*Data section*:
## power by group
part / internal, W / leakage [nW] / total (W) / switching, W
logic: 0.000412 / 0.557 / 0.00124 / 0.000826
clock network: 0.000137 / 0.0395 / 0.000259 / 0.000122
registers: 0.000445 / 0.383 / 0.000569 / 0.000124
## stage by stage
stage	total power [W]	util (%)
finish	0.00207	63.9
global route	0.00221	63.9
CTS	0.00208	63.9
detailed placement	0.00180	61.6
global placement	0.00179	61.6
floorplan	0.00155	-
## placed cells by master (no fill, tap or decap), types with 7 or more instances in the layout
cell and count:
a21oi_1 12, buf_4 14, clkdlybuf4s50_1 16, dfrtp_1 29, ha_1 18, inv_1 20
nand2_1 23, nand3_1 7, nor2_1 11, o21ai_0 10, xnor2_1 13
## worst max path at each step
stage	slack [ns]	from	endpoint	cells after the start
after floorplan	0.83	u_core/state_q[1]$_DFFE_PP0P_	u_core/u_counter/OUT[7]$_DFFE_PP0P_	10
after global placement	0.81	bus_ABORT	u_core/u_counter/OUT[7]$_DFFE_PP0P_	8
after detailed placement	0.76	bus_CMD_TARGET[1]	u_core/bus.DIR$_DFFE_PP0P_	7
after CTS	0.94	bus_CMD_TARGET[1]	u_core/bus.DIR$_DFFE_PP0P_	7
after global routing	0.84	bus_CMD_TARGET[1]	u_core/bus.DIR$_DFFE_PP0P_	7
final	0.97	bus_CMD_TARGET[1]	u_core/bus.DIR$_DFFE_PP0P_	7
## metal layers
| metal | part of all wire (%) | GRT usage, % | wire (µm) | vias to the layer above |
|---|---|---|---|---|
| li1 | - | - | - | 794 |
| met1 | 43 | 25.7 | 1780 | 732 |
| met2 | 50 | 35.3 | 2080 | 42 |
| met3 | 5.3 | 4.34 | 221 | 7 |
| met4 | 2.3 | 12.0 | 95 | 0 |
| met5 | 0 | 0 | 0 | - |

*Problem statement*:
How many of the lines in the records include the string "after"? Reply with the number alone.

*Answer space*:
6